WHAT IS REQUIRED:
The records that follow must be repeated exactly, line by line.

RECORDS:
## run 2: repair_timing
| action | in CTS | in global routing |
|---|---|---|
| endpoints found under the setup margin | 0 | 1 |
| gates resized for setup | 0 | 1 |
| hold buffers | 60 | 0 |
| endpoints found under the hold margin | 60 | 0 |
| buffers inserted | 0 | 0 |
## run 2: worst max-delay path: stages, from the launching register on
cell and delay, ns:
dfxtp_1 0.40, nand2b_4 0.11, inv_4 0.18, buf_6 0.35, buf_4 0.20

RESULT OF THIS TASK:
## run 2: repair_timing
| action | in CTS | in global routing |
|---|---|---|
| endpoints found under the setup margin | 0 | 1 |
| gates resized for setup | 0 | 1 |
| hold buffers | 60 | 0 |
| endpoints found under the hold margin | 60 | 0 |
| buffers inserted | 0 | 0 |
## run 2: worst max-delay path: stages, from the launching register on
cell and delay, ns:
dfxtp_1 0.40, nand2b_4 0.11, inv_4 0.18, buf_6 0.35, buf_4 0.20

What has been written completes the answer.